3. Require biennial updates to
the capital thresholds: SHPDA currently has the authority to update the capital expenditure thresholds that would trigger a CON review on an annual basis, but this does not regularly occur. This bill would
require SHPDA to update the thresholds every 2 years to accurately reflect inflation and other economic indicators.
4. Exclude nonpatient care capital projects: Currently, health care facilities must submit for
CON review for capital projects not related to patient care, such as installing new elevators, garage improvements, and HVAC upgrades. These reviews can delay necessary repairs and
upgrades and create unnecessary costs. This bill proposes exempting these types of nonpatient care projects.

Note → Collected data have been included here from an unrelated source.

<file path="config.mk">
export PLATFORM = sky130hd
export DESIGN_NAME = serial_addsub_ctrl
export DESIGN_NICKNAME = d
export VERILOG_FILES = /design/src/rtl/addsub_pkg.sv /design/src/rtl/serial_addsub_ctrl_fa.sv /design/src/rtl/serial_addsub_ctrl.sv
export SDC_FILE = /design/constraint.sdc
export NUM_CORES = 1
export LEC_CHECK = 0
export BUFFER_PORTS_ARGS = -buffer_cell sky130_fd_sc_hd__buf_2
export CAP_MARGIN = 25
export CORE_MARGIN = 2
export CORE_UTILIZATION = 45
export CTS_CLUSTER_SIZE = 8
export DETAILED_ROUTE_END_ITERATION = 10
export GPL_ROUTABILITY_DRIVEN = 0
export PLACE_DENSITY = 0.65
export SLEW_MARGIN = 30
export SYNTH_ARGS = -nofsm -noshare
export SYNTH_HDL_FRONTEND = slang
export SYNTH_HIERARCHICAL = 1
export SYNTH_SLANG_ARGS = --single-unit
</file>
<file path="constraint.sdc">
create_clock -name i_clk -period 3.8 [get_ports i_clk]
set_input_delay 0.38 -clock i_clk [delete_from_list [all_inputs] [get_ports i_clk]]
set_output_delay 0.38 -clock i_clk [all_outputs]
set_load 0.02 [all_outputs]
</file>
<file path="src/rtl/addsub_pkg.sv">
// Shared definitions for the bit-serial add/subtract controller.
package addsub_pkg;

  localparam int unsigned DEFAULT_WIDTH = 8;

  typedef enum logic [1:0] {
    IDLE = 2'd0,
    RUN  = 2'd1,
    DONE = 2'd2
  } state_e;

endpackage

</file>
<file path="src/rtl/serial_addsub_ctrl_fa.sv">
// One-bit full adder: the only arithmetic element of the serial datapath.
module fullAdder (
  input  logic i_a,
  input  logic i_b,
  input  logic i_cin,
  output logic o_sum,
  output logic o_cout
);

  // Sum and carry of a single bit slice.
  always_comb begin
    o_sum  = i_a ^ i_b ^ i_cin;
    o_cout = (i_a & i_b) | (i_cin & (i_a ^ i_b));
  end

endmodule

</file>
<file path="src/rtl/serial_addsub_ctrl.sv">
// Bit-serial adder/subtractor: LSB first, one bit per clock through one
// full-adder cell. Subtraction is A + ~B + 1 (operand inverted on load,
// carry flop preset to 1).
module serial_addsub_ctrl
  import addsub_pkg::*;
#(
  parameter int unsigned WIDTH = DEFAULT_WIDTH
) (
  input  logic             i_clk,
  input  logic             i_rst_n,
  input  logic             i_start,
  input  logic             i_sub,
  input  logic [WIDTH-1:0] i_a,
  input  logic [WIDTH-1:0] i_b,
  output logic             o_busy,
  output logic             o_done,
  output logic [WIDTH-1:0] o_result,
  output logic             o_carry,
  output logic             o_overflow
);

  localparam int unsigned     CNT_W = (WIDTH > 1) ? $clog2(WIDTH) : 1;
  localparam logic [CNT_W-1:0] LAST = CNT_W'(WIDTH - 1);

  state_e           state_q;
  logic [WIDTH-1:0] a_q;
  logic [WIDTH-1:0] b_q;
  logic [WIDTH-1:0] res_q;
  logic [CNT_W-1:0] cnt_q;
  logic             c_q;
  logic             carry_q;
  logic             ovf_q;
  logic             busy_q;
  logic             done_q;

  logic             sum_bit;
  logic             cout_bit;

  fullAdder u_fa (
    .i_a    (a_q[0]),
    .i_b    (b_q[0]),
    .i_cin  (c_q),
    .o_sum  (sum_bit),
    .o_cout (cout_bit)
  );

  // Control FSM and serial datapath registers; all outputs are registered.
  always_ff @(posedge i_clk or negedge i_rst_n) begin
    if (!i_rst_n) begin
      state_q <= IDLE;
      a_q     <= '0;
      b_q     <= '0;
      res_q   <= '0;
      cnt_q   <= '0;
      c_q     <= 1'b0;
      carry_q <= 1'b0;
      ovf_q   <= 1'b0;
      busy_q  <= 1'b0;
      done_q  <= 1'b0;
    end else begin
      case (state_q)
        IDLE, DONE: begin
          done_q <= 1'b0;
          if (i_start) begin
            a_q     <= i_a;
            b_q     <= i_b ^ {WIDTH{i_sub}};
            c_q     <= i_sub;
            cnt_q   <= '0;
            busy_q  <= 1'b1;
            state_q <= RUN;
          end else begin
            state_q <= IDLE;
          end
        end
        RUN: begin
          res_q <= {sum_bit, res_q[WIDTH-1:1]};
          a_q   <= a_q >> 1;
          b_q   <= b_q >> 1;
          c_q   <= cout_bit;
          if (cnt_q == LAST) begin
            // c_q here is the carry into the MSB slice.
            carry_q <= cout_bit;
            ovf_q   <= c_q ^ cout_bit;
            busy_q  <= 1'b0;
            done_q  <= 1'b1;
            state_q <= DONE;
          end else begin
            cnt_q <= cnt_q + CNT_W'(1);
          end
        end
        default: begin
          busy_q  <= 1'b0;
          done_q  <= 1'b0;
          state_q <= IDLE;
        end
      endcase
    end
  end

  // Drive ports straight from the registers.
  always_comb begin
    o_busy     = busy_q;
    o_done     = done_q;
    o_result   = res_q;
    o_carry    = carry_q;
    o_overflow = ovf_q;
  end

endmodule

</file>
==> results of run 1 <==
-- area by class of cell --
cell class	count	area, sq um
timing repair buffer	32	163
sequential	34	851
tap	46	57.6
fill	309	1540
clock inverter	2	12.5
inverter	3	11.3
multi-input combinational	75	601
clock buffer	6	51.3
-- worst max-delay path, stage by stage, from the launching register on --
cell	delay, ps
sky130_fd_sc_hd__dfrtp_1	430
sky130_fd_sc_hd__nor2b_1	660
sky130_fd_sc_hd__nor2_4	200
sky130_fd_sc_hd__a221o_1	350
-- sequential cells by signal, indices dropped and copies added, names as in the netlist, 2 cells and up --
| name | cells |
|---|---|
| a_q | 8 |
| o_result | 8 |
| cnt_q | 3 |
| state_q | 2 |
| b_q | 8 |
-- metrics by stage --
step / cell area [sq um] / setup slack, ps
2_1_floorplan: 1520 / 2360
3_3_place_gp: 1680 / 1970
3_5_place_dp: 1680 / 1920
4_1_cts: 1750 / 1990
5_1_grt: 1750 / 1870
6_report: 1750 / 2040
-- logic make-up (layout without fill, tap and decap cells) --
family / Yosys count / after routing / synth area share
flip-flops: 34 / 34 / 0.562
AO/OA/AOI/OAI: 32 / 32 / 0.167
AND/OR/NAND/NOR: 21 / 21 / 0.0710
buffers and inverters: 10 / 43 / 0.0438
XOR/XNOR: 9 / 9 / 0.0520
multiplexers: 9 / 9 / 0.0669
adder cells (fa/ha/maj): 4 / 4 / 0.0380
-- layout by cell type, fill, tap and decap left out --
master	count
sky130_fd_sc_hd__o21ai_0	1
sky130_fd_sc_hd__buf_4	1
sky130_fd_sc_hd__a21o_1	8
sky130_fd_sc_hd__nor2_4	1
sky130_fd_sc_hd__xnor2_1	8
sky130_fd_sc_hd__nor2_1	11
sky130_fd_sc_hd__clkinvlp_4	1
sky130_fd_sc_hd__and2_4	1
sky130_fd_sc_hd__clkbuf_4	5
sky130_fd_sc_hd__inv_2	1
sky130_fd_sc_hd__nor2b_2	1
sky130_fd_sc_hd__a221o_1	7
sky130_fd_sc_hd__nor2b_1	1
sky130_fd_sc_hd__buf_2	31
sky130_fd_sc_hd__o21ai_1	4
sky130_fd_sc_hd__dfrtp_1	34
sky130_fd_sc_hd__ha_1	3
sky130_fd_sc_hd__clkbuf_8	1
sky130_fd_sc_hd__fa_1	1
sky130_fd_sc_hd__or3b_1	1
sky130_fd_sc_hd__mux2_1	9
sky130_fd_sc_hd__nand3_1	3
sky130_fd_sc_hd__a22o_1	10
sky130_fd_sc_hd__nand2b_1	1
sky130_fd_sc_hd__inv_1	2
sky130_fd_sc_hd__nand2_1	1
sky130_fd_sc_hd__clkinv_2	1
sky130_fd_sc_hd__a21oi_1	2
sky130_fd_sc_hd__xor2_1	1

5. More flexible project timeline: Currently, SHPDA imposes a uniform deadline
of 3 years for CON approved capital projects. Facilities have had to restart the process when an active project is taking longer than expected. This bill proposes a more flexible approach to extend the timeline if the applicant is making good faith
efforts to meet the schedule.
6. Define “Group practice”: Although the term “group practice” is used in the current D.C. Code, it is not a defined term, which has led to confusion about when a new health care facility
must apply for a CON. This bill seeks to clearly define that term.
7. Adjust threshold for number of beds: Currently, SHPDA requires any facility changing its licensed bed capacity to obtain a CON if the change is by at least 10 beds or
10% of total beds, whichever is less. This bill proposes increasing the threshold to 10 beds or 20% of total beds, to avoid small facilities going through a lengthy CON process
for small changes to their operations.